Jews of all backgrounds, together with our friends of all faiths stand united as one, in reclaiming our sanctuaries, to make them true sanctuaries once again: places of refuge, tranquility, peace and harmony. We stand up for love, we stand up for peace, we stand up for justice and peace and friendship for all. We reject hate, we reject anti-semitism, we reject racism, discrimination and fear and violence. We pledge to work together to make our broken world whole.

Welcome to all who have joined us here this evening: Framingham Mayor Yvonne Spicer, our Massachusetts State Representative Jack Lewis, our own TBA member and Framingham City School Committee Chair, Adam Freudberg – all who are here from our city and state leadership community, our friends from our Interfaith community, our Temple Beth Am family, all of our guests from near and far – all of you who have gathered together for our Musical Shabbat of solidarity, unity and pride, commemoration and healing.

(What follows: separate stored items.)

### src/rtl/tone_sequencer.sv
`default_nettype none
// ============================================================================
// Module      : tone_sequencer
// Description : Plays a programmed table of square-wave tones on one output.
//               Each table entry holds a half-period (hp) and a duration
//               (dur). An entry lasts 2*(hp+1)*(dur+1) cycles, and q toggles
//               every hp+1 cycles. An entry with hp=0 is a rest: its timing
//               is unchanged, but q is held low.
// Ports       : clk, reset          - clock, synchronous active-high reset
//               wr_en/wr_addr/wr_hp/wr_dur - table write port (any state)
//               last_idx            - final entry index, latched on start
//               start, stop         - begin / abort the sequence
//               q                   - registered square-wave output
//               busy, done, cur_idx - playback status
// Options     : TONE_SEQUENCER_LOOP_EN adds input 'loop'. When loop is high
//               at the end of the last entry, playback wraps to entry 0.
// Revision    : 1.0 - initial release
// ============================================================================
module tone_sequencer #(
  parameter int HP_W   = 8,
  parameter int DUR_W  = 8,
  parameter int ADDR_W = 3
) (
  input  logic              clk,
  input  logic              reset,
  input  logic              wr_en,
  input  logic [ADDR_W-1:0] wr_addr,
  input  logic [HP_W-1:0]   wr_hp,
  input  logic [DUR_W-1:0]  wr_dur,
  input  logic [ADDR_W-1:0] last_idx,
  input  logic              start,
  input  logic              stop,
`ifdef TONE_SEQUENCER_LOOP_EN
  input  logic              loop,
`endif
  output logic              q,
  output logic              busy,
  output logic              done,
  output logic [ADDR_W-1:0] cur_idx
);

  localparam int DEPTH = 2**ADDR_W;

  typedef enum logic [0:0] {
    S_IDLE = 1'b0,
    S_PLAY = 1'b1
  } state_e;

  // Tone table
  logic [HP_W-1:0]   hp_tbl_q  [DEPTH];
  logic [DUR_W-1:0]  dur_tbl_q [DEPTH];

  // Playback state and working copy of the current entry
  state_e            state_q;
  logic [ADDR_W-1:0] cur_idx_q;
  logic [ADDR_W-1:0] last_q;
  logic [HP_W-1:0]   hp_q;
  logic [DUR_W-1:0]  dur_q;
  logic [HP_W-1:0]   cnt_q;
  logic [DUR_W-1:0]  per_q;
  logic              tog_q;   // unmasked toggle; q is this gated by hp!=0
  logic              q_q;
  logic              busy_q;
  logic              done_q;

  logic              cnt_hit;
  logic              entry_end;
  logic              last_entry;
  logic [ADDR_W-1:0] idx_next_d;

  assign cnt_hit    = (cnt_q == hp_q);
  // An entry ends on its final falling toggle.
  assign entry_end  = cnt_hit && tog_q && (per_q == dur_q);
  assign last_entry = (cur_idx_q == last_q);
  assign idx_next_d = cur_idx_q + ADDR_W'(1);

  // Table writes. Loads read the pre-edge contents, so a same-edge write
  // and load of one address yields the old value.
  always_ff @(posedge clk) begin
    if (reset) begin
      for (int i = 0; i < DEPTH; i++) begin
        hp_tbl_q[i]  <= '0;
        dur_tbl_q[i] <= '0;
      end
    end else if (wr_en) begin
      hp_tbl_q[wr_addr]  <= wr_hp;
      dur_tbl_q[wr_addr] <= wr_dur;
    end
  end

  always_ff @(posedge clk) begin
    if (reset) begin
      state_q   <= S_IDLE;
      cur_idx_q <= '0;
      last_q    <= '0;
      hp_q      <= '0;
      dur_q     <= '0;
      cnt_q     <= '0;
      per_q     <= '0;
      tog_q     <= 1'b0;
      q_q       <= 1'b0;
      busy_q    <= 1'b0;
      done_q    <= 1'b0;
    end else begin
      done_q <= 1'b0;
      case (state_q)
        S_IDLE: begin
          if (start && !stop) begin
            state_q   <= S_PLAY;
            busy_q    <= 1'b1;
            cur_idx_q <= '0;
            last_q    <= last_idx;
            hp_q      <= hp_tbl_q[{ADDR_W{1'b0}}];
            dur_q     <= dur_tbl_q[{ADDR_W{1'b0}}];
            cnt_q     <= '0;
            per_q     <= '0;
            tog_q     <= 1'b0;
            q_q       <= 1'b0;
          end
        end
        S_PLAY: begin
          if (stop) begin
            // Abort takes priority over an entry end in the same cycle.
            state_q   <= S_IDLE;
            busy_q    <= 1'b0;
            cur_idx_q <= '0;
            cnt_q     <= '0;
            per_q     <= '0;
            tog_q     <= 1'b0;
            q_q       <= 1'b0;
          end else if (entry_end) begin
            cnt_q <= '0;
            per_q <= '0;
            tog_q <= 1'b0;
            q_q   <= 1'b0;
            if (!last_entry) begin
              cur_idx_q <= idx_next_d;
              hp_q      <= hp_tbl_q[idx_next_d];
              dur_q     <= dur_tbl_q[idx_next_d];
            end
`ifdef TONE_SEQUENCER_LOOP_EN
            else if (loop) begin
              cur_idx_q <= '0;
              hp_q      <= hp_tbl_q[{ADDR_W{1'b0}}];
              dur_q     <= dur_tbl_q[{ADDR_W{1'b0}}];
            end
`endif
            else begin
              state_q   <= S_IDLE;
              busy_q    <= 1'b0;
              done_q    <= 1'b1;
              cur_idx_q <= '0;
            end
          end else if (cnt_hit) begin
            cnt_q <= '0;
            tog_q <= ~tog_q;
            // A rest keeps its timing but never drives q high.
            q_q   <= ~tog_q & (hp_q != '0);
            if (tog_q) begin
              per_q <= per_q + DUR_W'(1);
            end
          end else begin
            cnt_q <= cnt_q + HP_W'(1);
          end
        end
        default: state_q <= S_IDLE;
      endcase
    end
  end

  assign q       = q_q;
  assign busy    = busy_q;
  assign done    = done_q;
  assign cur_idx = cur_idx_q;

endmodule
`default_nettype wire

This weekend, across North America, we gather together in our synagogue sanctuaries as one people, no matter our religious affiliation – or lack thereof, no matter our political affiliation, no matter our race, our gender, our sexual orientation, no matter our national origin.

We gather together in compassion, community and courage. We stand shoulder to shoulder in this sacred space on this sacred Shabbat to show that we are one united people with one heart, we stand united for love, we stand united for peace and justice and equality for all. We stand united against anti-semitism, we stand united against racism, against injustice of any type. We stand united in our pledge that together we will work to make our broken world whole.

We hope our encounters with the Divine this evening and with each other will lift us up, will inspire us to be better people, will elevate our every day actions and help us to see the Divine spark in one another.

There is a story that the rabbi’s of the Talmud tell: Rabbi Yitzchak Meir Alter, the Gerer Rabbi, noticed that one of his students had seemed emotionally absent from the community for awhile. So one day, after the morning prayer service, he questioned the young man: “How is your neighbor, Moshe doing?” Rabbi Yitzchak asked? ‘I…I’m not sure…Is Moshe not well? Is there something I should know?” “the rabbi paused before he replied softly with great sadness?” “You live right next door to Moshe, You see him every day. Your children go to the same school. You pray under the same roof. You pray from the same book. You serve the same God. You study the same Torah. And you’re telling me you don’t know how Moshe is? You don’t know whether he needs help or advice, comfort or compassion? How can that possibly be?!”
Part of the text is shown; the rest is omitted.